### [Action item]
Working from the records below, repeat exactly the lines starting at the line that contains "worst max register" and ending at the line that contains "cell class,instances,area share", inclusive.
• • • •
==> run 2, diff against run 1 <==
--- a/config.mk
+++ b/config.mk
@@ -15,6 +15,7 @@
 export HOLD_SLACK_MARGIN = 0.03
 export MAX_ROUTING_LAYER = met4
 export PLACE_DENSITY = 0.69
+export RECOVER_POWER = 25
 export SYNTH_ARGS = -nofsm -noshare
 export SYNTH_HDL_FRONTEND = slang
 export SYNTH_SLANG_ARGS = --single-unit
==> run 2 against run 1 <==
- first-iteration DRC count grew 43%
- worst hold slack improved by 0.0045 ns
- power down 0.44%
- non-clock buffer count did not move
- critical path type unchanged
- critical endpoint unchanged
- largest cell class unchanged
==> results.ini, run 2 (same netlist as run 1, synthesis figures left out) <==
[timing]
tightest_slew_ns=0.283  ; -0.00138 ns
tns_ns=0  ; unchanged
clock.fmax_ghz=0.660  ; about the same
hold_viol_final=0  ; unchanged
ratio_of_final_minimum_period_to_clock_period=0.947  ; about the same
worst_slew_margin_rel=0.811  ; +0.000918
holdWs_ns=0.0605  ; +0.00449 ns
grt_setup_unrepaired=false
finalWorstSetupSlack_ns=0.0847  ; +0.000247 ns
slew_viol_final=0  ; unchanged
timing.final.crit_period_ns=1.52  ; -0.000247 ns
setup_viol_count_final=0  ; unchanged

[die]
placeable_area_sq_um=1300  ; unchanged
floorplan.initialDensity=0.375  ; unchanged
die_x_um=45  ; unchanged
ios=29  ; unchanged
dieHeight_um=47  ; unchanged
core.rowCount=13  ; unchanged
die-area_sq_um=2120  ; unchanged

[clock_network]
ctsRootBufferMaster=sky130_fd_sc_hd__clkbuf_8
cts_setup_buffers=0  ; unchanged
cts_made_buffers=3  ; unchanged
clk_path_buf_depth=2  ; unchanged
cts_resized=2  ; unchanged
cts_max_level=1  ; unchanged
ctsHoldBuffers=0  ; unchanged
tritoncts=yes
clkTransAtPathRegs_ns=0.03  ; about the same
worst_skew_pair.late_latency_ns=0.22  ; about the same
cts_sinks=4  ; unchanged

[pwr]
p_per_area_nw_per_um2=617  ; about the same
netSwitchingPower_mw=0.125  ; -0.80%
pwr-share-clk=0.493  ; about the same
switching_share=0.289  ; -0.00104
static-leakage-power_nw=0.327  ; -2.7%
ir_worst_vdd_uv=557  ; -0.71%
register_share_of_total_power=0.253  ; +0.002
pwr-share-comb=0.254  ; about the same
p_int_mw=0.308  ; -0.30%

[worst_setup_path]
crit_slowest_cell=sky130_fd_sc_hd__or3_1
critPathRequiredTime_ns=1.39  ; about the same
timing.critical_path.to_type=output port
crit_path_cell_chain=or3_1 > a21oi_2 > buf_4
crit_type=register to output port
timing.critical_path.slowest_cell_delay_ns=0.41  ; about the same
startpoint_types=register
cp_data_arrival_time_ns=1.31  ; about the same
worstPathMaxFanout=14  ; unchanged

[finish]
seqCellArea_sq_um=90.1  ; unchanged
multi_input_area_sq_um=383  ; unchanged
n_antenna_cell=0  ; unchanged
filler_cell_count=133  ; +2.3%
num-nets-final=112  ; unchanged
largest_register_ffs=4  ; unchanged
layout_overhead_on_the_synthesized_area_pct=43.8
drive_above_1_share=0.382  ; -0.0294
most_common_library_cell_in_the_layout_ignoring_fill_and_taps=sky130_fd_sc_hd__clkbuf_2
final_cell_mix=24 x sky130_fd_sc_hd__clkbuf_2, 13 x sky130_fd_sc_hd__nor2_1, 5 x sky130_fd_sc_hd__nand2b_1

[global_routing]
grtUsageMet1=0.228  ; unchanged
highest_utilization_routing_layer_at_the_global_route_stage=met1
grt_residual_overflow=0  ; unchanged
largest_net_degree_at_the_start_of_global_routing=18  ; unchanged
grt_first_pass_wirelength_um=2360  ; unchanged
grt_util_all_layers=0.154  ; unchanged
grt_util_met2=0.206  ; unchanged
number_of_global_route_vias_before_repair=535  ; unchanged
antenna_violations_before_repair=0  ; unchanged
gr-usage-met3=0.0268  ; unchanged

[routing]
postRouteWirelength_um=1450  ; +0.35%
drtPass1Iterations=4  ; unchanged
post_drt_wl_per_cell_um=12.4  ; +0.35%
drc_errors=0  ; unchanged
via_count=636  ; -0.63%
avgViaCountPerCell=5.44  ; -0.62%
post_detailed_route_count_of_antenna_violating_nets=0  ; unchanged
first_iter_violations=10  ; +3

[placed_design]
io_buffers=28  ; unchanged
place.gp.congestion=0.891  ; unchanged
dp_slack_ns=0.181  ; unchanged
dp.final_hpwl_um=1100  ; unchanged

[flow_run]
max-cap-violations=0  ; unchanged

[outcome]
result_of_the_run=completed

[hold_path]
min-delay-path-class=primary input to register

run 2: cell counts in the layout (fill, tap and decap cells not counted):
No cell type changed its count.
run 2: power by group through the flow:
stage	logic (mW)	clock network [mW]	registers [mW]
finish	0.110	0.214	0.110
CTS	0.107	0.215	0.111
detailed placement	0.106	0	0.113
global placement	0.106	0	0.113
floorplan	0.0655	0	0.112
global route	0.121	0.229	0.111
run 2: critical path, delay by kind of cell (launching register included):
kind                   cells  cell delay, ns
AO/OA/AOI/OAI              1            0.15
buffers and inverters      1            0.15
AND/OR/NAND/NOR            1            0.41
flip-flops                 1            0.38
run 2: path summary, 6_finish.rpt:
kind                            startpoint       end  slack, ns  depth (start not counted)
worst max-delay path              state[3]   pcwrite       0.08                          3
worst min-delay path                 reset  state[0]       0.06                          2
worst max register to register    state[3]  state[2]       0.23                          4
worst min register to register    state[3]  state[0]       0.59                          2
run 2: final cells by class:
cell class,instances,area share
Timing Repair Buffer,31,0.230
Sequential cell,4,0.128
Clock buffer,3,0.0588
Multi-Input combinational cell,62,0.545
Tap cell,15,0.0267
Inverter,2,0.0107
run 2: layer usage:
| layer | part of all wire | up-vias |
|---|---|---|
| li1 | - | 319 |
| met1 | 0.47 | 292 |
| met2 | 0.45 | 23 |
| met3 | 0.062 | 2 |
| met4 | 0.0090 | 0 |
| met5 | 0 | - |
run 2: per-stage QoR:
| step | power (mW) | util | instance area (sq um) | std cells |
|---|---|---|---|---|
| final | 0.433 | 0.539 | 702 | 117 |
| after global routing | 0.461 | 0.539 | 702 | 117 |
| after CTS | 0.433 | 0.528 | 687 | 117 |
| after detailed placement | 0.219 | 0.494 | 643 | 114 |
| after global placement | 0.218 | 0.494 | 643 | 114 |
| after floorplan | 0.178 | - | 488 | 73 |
[src/rtl/rev_counter_nb.sv]
// Reversible modulo-(MAX+1) counter with parallel load, wrap/saturate limit handling,
// carry-chain cascading and a sticky limit-event flag.
module rev_counter_nb
    import rev_counter_pkg::*;
#(
    parameter int unsigned     WIDTH = 16,
    parameter longint unsigned MAX   = (64'd1 << WIDTH) - 64'd1,
    parameter bit              SAT   = MODE_WRAP
) (
    input  logic             clk,
    input  logic             rst,
    input  logic             en,
    input  logic             CI,
    input  logic             S,
    input  logic             load,
    input  logic [WIDTH-1:0] d,
    output logic [WIDTH-1:0] cnt,
    output logic             Rc,
    output logic             Co,
    output logic             ovf
);

    generate
        if (WIDTH < 2 || WIDTH > 32) begin : g_bad_width
            $error("rev_counter_nb: WIDTH must be within 2..32");
        end
        if (MAX == 64'd0 || MAX >= (64'd1 << WIDTH)) begin : g_bad_max
            $error("rev_counter_nb: MAX must be within 1..2**WIDTH-1");
        end
    endgenerate

    localparam logic [WIDTH-1:0] MAX_W = MAX[WIDTH-1:0];

    // NOTE: declaration initialisers give the power-up value in simulation; the
    // synchronous reset below remains the functional way to clear state.
    logic [WIDTH-1:0] cnt_q = '0;
    logic             ovf_q = 1'b0;
    logic [WIDTH-1:0] cnt_d;
    logic             ovf_d;

    logic at_max;
    logic at_zero;
    logic step;

    assign at_max  = (cnt_q == MAX_W);
    assign at_zero = (cnt_q == '0);
    assign Rc      = (S == DIR_UP) ? at_max : at_zero;
    assign Co      = Rc & en & CI;
    assign step    = en & CI & ~load;

    // NOTE: every output of this block gets a default first so no path infers a latch.
    always_comb begin
        cnt_d = cnt_q;
        ovf_d = ovf_q;
        if (load) begin
            cnt_d = (d > MAX_W) ? MAX_W : d;
            ovf_d = 1'b0;
        end else if (step) begin
            if (Rc) begin
                ovf_d = 1'b1;
                if (SAT == MODE_WRAP) begin
                    cnt_d = (S == DIR_DN) ? MAX_W : '0;
                end
            end else if (S == DIR_UP) begin
                cnt_d = cnt_q + 1'b1;
            end else begin
                cnt_d = cnt_q - 1'b1;
            end
        end
    end

    // NOTE: state registers use non-blocking assignments so all flops update together.
    always_ff @(posedge clk) begin
        if (rst) begin
            cnt_q <= '0;
            ovf_q <= 1'b0;
        end else begin
            cnt_q <= cnt_d;
            ovf_q <= ovf_d;
        end
    end

    assign cnt = cnt_q;
    assign ovf = ovf_q;

endmodule : rev_counter_nb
• • • •
### [Result of this exercise]
worst max register to register    state[3]  state[2]       0.23                          4
worst min register to register    state[3]  state[0]       0.59                          2
run 2: final cells by class:
cell class,instances,area share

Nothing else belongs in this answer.